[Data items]
● ● ● ●

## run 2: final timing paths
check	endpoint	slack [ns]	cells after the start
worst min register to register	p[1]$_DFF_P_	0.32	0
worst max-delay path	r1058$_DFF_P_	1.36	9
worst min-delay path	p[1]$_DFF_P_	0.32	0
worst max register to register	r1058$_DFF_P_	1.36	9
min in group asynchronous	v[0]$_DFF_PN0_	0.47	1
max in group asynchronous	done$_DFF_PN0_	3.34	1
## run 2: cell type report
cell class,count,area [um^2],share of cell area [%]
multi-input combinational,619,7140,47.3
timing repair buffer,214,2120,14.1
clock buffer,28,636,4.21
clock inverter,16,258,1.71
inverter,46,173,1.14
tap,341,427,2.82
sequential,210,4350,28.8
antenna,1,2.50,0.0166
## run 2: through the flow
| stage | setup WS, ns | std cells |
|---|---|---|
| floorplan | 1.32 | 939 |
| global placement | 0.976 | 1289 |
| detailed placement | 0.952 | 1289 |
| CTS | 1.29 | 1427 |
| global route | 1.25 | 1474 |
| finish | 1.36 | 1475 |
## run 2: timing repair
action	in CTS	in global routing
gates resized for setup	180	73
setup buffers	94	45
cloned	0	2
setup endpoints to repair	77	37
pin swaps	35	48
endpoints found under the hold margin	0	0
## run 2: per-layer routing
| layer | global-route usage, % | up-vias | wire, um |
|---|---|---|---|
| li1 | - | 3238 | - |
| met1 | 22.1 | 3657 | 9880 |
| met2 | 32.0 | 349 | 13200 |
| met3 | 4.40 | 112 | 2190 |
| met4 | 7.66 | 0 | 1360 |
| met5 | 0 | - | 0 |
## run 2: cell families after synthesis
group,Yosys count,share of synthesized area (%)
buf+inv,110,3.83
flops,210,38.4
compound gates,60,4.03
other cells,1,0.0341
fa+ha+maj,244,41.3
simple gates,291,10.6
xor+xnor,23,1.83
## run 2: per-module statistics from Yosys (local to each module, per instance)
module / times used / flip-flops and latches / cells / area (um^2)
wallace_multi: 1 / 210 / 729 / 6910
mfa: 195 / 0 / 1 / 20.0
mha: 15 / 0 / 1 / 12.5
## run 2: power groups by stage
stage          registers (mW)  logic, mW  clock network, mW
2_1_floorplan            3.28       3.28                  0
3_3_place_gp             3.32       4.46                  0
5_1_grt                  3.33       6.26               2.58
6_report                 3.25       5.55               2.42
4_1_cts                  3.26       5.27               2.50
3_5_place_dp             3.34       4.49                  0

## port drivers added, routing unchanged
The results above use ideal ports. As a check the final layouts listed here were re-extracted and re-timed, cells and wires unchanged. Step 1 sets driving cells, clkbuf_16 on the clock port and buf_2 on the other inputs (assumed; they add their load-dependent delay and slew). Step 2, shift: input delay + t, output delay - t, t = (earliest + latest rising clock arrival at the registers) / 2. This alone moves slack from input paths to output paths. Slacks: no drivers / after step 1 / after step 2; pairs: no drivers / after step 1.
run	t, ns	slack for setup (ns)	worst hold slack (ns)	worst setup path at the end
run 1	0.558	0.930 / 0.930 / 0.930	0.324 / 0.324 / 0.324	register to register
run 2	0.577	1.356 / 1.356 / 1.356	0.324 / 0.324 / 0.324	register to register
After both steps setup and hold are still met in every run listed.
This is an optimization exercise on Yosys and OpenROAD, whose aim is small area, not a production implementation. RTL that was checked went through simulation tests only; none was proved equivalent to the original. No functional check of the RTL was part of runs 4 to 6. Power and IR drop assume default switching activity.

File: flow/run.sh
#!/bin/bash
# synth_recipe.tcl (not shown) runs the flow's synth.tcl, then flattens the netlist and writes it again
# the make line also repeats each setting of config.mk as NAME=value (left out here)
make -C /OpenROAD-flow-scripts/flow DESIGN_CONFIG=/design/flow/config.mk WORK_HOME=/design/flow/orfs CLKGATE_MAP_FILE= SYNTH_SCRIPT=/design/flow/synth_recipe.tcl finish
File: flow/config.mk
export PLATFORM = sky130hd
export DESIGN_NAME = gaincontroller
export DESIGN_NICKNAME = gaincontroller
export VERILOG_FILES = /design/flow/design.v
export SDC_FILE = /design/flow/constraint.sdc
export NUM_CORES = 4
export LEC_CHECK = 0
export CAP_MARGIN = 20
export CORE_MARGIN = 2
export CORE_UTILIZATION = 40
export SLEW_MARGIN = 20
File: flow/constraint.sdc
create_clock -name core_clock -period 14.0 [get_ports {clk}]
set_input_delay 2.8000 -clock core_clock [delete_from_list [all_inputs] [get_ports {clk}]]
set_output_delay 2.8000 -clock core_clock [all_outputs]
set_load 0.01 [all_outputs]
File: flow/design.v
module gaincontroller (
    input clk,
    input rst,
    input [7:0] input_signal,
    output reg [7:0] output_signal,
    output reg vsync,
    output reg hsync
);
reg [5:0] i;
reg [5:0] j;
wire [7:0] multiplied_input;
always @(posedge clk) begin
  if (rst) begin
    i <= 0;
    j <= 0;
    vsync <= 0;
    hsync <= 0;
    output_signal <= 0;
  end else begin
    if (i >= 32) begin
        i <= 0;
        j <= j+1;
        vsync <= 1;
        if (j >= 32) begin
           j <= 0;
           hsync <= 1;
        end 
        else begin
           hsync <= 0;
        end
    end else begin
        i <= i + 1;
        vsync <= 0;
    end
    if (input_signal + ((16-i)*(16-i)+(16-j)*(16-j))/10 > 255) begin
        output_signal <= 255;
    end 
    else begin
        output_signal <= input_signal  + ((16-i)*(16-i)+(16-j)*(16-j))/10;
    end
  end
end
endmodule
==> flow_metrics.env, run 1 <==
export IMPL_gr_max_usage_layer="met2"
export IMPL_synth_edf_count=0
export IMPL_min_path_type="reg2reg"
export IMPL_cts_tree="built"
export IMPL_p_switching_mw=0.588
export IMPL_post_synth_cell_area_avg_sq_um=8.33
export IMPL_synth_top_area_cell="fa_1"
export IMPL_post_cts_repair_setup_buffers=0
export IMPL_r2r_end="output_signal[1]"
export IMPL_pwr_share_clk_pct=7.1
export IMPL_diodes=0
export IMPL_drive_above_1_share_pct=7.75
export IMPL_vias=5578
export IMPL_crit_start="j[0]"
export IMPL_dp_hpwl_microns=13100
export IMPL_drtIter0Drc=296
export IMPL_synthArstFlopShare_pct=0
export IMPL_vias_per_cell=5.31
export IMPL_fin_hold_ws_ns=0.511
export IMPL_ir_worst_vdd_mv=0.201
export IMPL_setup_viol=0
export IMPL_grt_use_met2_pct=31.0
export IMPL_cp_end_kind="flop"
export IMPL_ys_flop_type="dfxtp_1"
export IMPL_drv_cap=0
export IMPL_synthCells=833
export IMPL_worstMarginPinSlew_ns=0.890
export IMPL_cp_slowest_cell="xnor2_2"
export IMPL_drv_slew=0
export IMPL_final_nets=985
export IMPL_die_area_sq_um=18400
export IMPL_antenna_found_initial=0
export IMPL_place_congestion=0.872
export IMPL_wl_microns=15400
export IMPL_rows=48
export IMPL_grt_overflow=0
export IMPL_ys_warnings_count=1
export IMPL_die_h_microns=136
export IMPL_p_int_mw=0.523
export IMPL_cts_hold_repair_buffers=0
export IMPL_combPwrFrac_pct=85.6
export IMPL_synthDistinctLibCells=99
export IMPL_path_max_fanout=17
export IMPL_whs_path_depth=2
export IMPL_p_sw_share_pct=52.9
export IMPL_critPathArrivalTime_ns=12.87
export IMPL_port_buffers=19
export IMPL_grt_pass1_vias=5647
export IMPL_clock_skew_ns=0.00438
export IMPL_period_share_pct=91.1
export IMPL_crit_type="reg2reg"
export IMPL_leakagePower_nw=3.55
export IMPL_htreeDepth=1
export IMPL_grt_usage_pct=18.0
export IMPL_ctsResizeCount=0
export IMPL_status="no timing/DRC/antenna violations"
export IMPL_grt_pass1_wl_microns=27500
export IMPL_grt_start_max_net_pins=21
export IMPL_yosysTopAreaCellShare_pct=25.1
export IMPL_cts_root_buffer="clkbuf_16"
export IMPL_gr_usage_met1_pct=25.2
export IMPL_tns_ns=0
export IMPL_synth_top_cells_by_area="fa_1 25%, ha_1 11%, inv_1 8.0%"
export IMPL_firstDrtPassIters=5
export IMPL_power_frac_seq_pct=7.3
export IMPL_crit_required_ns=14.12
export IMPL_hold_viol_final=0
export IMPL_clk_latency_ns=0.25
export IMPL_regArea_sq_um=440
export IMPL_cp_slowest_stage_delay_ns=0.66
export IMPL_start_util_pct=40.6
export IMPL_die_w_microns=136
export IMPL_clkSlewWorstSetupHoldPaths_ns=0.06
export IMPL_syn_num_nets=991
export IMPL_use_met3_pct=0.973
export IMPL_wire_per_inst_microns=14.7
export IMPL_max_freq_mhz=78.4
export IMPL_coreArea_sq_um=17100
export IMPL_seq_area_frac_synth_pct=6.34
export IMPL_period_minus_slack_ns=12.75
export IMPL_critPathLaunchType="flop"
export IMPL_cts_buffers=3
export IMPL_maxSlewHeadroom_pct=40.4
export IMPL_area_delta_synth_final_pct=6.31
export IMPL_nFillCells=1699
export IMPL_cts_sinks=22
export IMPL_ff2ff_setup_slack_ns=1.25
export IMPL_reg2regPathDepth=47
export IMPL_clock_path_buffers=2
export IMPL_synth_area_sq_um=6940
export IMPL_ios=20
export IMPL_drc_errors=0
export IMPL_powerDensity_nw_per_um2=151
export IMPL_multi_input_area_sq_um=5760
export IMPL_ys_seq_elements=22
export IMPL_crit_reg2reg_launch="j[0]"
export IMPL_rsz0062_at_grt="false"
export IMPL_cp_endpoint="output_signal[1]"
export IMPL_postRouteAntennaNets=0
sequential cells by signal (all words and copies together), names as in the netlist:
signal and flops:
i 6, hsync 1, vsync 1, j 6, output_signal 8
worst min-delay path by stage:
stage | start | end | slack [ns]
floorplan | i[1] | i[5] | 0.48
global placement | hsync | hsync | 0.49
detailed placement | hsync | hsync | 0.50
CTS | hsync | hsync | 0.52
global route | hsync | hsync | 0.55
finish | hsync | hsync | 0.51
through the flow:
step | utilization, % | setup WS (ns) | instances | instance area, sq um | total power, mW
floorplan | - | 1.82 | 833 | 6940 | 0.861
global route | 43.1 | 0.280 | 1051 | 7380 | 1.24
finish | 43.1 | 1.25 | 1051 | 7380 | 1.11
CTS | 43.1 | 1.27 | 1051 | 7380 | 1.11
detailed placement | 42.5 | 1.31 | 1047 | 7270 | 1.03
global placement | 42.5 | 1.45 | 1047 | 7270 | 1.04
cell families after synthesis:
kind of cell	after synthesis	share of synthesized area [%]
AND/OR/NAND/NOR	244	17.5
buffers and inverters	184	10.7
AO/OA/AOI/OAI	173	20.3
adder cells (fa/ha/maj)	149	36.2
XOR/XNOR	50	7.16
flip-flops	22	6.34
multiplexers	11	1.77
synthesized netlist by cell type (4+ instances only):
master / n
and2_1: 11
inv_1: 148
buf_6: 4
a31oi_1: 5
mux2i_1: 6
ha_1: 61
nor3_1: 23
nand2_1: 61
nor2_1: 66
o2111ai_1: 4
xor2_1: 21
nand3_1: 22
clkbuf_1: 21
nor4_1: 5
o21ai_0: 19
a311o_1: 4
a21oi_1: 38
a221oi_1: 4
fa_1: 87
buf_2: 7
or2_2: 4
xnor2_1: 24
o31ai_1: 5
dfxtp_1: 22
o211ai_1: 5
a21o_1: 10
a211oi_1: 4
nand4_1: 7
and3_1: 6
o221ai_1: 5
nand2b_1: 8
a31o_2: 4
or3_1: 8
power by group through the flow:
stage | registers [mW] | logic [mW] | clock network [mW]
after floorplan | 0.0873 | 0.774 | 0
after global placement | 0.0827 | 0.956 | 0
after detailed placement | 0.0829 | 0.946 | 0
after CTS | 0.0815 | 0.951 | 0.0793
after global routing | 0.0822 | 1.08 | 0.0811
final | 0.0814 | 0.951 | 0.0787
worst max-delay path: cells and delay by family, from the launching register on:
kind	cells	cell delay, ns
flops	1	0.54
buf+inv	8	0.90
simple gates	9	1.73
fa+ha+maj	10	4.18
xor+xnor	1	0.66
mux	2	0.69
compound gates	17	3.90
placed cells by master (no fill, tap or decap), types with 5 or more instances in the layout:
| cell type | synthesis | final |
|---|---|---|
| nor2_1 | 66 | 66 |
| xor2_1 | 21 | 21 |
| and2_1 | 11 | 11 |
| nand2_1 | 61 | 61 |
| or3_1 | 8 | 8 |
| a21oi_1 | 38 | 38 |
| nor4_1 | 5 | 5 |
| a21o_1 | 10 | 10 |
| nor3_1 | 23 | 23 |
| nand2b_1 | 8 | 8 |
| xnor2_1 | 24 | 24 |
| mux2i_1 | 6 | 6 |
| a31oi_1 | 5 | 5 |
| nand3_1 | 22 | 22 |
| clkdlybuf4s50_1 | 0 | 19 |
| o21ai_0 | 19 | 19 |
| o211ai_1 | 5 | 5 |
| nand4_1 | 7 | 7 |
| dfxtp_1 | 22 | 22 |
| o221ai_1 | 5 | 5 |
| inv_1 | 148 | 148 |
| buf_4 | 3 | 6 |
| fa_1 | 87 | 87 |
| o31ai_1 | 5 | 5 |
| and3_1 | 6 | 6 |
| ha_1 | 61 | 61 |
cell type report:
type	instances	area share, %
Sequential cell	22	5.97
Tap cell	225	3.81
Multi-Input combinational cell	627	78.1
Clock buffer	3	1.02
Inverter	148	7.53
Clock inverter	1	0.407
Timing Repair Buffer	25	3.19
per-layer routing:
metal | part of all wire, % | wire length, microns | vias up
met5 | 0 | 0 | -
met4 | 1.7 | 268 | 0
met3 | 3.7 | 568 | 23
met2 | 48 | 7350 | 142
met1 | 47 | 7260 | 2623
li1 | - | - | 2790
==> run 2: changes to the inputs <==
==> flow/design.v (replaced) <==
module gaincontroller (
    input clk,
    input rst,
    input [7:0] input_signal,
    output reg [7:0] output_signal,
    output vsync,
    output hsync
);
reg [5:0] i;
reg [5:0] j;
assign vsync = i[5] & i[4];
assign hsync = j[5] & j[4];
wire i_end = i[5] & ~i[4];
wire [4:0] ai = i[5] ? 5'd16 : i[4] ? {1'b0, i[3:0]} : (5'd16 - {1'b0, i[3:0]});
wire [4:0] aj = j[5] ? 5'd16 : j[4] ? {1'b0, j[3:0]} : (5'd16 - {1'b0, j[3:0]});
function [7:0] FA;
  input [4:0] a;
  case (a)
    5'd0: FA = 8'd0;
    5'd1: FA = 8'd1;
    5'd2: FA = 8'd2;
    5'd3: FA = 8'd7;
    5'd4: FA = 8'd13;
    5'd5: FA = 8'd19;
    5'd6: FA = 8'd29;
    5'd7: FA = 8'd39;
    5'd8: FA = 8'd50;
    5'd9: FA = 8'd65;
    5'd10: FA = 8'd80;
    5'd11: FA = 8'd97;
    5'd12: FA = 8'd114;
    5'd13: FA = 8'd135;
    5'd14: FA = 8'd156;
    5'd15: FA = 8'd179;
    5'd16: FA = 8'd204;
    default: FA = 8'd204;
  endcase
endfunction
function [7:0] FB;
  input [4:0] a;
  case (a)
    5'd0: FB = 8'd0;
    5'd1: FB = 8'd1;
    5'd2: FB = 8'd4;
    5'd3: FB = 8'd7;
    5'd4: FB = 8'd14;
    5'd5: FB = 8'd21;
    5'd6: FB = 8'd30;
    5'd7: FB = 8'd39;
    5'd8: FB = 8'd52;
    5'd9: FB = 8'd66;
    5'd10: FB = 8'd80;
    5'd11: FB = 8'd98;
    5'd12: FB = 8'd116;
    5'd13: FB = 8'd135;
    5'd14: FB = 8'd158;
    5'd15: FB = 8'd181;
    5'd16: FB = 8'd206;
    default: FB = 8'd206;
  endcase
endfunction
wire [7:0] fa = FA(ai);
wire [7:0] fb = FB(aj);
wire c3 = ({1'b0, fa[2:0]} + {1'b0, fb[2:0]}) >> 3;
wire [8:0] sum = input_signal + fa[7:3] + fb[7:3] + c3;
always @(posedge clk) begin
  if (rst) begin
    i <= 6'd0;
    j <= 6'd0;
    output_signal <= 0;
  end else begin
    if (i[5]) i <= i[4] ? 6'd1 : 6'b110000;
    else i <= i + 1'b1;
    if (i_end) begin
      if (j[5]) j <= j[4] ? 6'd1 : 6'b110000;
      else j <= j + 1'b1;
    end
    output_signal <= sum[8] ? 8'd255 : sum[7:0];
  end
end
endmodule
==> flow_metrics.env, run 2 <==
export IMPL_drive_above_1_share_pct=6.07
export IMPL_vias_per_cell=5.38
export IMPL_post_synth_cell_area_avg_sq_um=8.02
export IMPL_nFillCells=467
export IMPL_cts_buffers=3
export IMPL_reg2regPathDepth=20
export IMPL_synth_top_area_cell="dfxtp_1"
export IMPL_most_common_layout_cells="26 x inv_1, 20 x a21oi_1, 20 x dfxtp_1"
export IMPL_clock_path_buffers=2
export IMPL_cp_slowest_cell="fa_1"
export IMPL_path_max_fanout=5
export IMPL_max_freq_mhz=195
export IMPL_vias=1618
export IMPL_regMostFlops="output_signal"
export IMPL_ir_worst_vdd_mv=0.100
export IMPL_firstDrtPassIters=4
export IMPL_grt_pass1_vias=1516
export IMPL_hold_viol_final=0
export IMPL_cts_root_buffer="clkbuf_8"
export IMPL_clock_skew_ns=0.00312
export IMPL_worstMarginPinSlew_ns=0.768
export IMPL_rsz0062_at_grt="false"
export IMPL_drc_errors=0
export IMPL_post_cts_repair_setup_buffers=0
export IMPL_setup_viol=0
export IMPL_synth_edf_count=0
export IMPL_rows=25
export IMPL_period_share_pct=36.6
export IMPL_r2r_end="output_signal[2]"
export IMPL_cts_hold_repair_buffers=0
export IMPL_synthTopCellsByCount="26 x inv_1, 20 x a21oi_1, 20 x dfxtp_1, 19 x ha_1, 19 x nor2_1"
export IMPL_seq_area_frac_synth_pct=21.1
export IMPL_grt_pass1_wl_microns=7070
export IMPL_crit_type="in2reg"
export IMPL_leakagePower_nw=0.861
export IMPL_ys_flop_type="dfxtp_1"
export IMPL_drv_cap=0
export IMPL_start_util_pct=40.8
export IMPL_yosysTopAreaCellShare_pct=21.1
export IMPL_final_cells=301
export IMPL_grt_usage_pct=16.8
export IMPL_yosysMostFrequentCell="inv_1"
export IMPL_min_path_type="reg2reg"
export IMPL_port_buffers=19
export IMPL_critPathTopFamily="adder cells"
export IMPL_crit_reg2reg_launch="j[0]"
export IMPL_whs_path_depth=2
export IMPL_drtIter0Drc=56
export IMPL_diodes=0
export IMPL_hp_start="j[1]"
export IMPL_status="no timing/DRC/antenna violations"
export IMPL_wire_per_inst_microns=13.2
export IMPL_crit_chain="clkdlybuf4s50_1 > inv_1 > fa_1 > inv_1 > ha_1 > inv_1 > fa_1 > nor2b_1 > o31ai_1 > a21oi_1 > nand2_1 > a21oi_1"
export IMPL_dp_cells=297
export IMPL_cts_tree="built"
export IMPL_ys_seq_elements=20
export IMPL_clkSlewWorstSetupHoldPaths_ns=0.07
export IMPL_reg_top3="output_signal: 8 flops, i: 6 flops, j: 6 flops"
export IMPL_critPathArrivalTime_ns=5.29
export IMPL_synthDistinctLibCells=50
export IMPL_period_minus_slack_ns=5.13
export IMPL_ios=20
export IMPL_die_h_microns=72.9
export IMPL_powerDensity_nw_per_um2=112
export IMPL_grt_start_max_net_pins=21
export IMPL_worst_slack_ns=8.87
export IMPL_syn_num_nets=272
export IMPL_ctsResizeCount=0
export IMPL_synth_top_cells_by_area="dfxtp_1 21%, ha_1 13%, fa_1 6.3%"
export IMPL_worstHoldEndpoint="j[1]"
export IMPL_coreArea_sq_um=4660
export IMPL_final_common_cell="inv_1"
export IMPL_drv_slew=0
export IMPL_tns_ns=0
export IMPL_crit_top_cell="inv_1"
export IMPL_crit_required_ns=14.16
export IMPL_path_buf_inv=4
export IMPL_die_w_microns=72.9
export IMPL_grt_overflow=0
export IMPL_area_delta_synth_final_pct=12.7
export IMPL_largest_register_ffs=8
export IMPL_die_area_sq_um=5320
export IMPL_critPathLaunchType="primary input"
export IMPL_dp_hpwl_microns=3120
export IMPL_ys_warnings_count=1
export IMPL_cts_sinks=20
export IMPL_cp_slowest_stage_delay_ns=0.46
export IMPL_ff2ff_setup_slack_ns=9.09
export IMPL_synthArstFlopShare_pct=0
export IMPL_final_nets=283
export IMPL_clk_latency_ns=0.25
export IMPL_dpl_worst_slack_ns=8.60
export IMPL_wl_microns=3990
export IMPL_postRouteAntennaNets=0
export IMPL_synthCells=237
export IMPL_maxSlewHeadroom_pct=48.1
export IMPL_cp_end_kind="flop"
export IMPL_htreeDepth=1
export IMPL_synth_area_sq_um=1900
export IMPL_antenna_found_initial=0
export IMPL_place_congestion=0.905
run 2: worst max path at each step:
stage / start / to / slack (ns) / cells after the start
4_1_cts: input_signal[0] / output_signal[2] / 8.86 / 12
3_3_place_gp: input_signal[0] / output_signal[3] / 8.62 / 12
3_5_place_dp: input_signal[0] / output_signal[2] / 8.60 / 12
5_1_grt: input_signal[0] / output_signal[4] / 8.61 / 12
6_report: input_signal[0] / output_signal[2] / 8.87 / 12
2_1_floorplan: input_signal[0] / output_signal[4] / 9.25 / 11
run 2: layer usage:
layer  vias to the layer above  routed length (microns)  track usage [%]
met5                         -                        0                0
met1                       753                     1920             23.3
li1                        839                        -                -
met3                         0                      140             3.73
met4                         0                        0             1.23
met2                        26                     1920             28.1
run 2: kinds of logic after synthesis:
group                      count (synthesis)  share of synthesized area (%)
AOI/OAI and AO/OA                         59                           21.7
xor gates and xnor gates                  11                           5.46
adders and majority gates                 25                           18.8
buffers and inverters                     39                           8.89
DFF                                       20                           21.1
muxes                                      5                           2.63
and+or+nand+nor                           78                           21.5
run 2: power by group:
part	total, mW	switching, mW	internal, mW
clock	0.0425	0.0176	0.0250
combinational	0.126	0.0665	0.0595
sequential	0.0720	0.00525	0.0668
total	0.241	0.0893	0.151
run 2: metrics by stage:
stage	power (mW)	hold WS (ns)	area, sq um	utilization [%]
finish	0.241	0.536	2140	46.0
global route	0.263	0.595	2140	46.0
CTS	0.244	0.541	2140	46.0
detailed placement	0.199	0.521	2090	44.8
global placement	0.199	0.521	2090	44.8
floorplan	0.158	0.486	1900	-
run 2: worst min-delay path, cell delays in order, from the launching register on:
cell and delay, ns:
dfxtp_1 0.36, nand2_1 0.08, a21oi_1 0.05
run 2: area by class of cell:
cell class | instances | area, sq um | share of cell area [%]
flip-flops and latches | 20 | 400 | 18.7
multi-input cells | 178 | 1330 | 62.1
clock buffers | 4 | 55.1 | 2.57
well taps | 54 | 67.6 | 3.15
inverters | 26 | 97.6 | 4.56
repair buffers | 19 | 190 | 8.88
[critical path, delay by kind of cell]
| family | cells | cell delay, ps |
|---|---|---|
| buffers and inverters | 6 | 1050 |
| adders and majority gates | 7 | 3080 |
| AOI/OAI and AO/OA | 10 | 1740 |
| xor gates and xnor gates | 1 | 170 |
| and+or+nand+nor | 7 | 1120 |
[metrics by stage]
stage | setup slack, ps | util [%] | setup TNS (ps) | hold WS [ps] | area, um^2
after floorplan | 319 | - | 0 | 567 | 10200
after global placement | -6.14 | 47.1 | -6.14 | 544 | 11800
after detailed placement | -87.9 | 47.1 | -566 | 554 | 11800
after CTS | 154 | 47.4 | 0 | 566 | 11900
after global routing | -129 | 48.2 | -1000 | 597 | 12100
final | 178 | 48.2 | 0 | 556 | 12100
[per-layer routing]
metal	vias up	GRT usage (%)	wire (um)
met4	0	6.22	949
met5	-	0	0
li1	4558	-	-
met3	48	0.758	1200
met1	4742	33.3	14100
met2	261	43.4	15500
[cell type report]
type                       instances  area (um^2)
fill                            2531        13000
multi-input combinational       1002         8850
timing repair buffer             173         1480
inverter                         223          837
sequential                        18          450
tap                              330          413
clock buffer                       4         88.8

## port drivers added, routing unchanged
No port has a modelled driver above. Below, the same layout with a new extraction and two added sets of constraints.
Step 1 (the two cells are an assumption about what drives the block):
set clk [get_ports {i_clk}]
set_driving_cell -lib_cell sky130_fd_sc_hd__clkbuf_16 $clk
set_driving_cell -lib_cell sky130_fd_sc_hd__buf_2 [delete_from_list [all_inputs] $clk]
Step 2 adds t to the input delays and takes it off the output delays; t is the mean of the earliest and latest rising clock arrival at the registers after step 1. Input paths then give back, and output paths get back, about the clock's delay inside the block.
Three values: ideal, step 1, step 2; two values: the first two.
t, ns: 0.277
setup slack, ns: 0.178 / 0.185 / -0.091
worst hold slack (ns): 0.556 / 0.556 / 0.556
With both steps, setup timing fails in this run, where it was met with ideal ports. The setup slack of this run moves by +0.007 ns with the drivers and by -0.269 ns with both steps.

● ● ● ●

## WHAT IS BEING ASKED:
Your task is to retype, exactly and only, the lines from the one with "set clk [get_ports" through the final line above.

## ANSWER FOR THIS EXERCISE:
set clk [get_ports {i_clk}]
set_driving_cell -lib_cell sky130_fd_sc_hd__clkbuf_16 $clk
set_driving_cell -lib_cell sky130_fd_sc_hd__buf_2 [delete_from_list [all_inputs] $clk]
Step 2 adds t to the input delays and takes it off the output delays; t is the mean of the earliest and latest rising clock arrival at the registers after step 1. Input paths then give back, and output paths get back, about the clock's delay inside the block.
Three values: ideal, step 1, step 2; two values: the first two.
t, ns: 0.277
setup slack, ns: 0.178 / 0.185 / -0.091
worst hold slack (ns): 0.556 / 0.556 / 0.556
With both steps, setup timing fails in this run, where it was met with ideal ports. The setup slack of this run moves by +0.007 ns with the drivers and by -0.269 ns with both steps.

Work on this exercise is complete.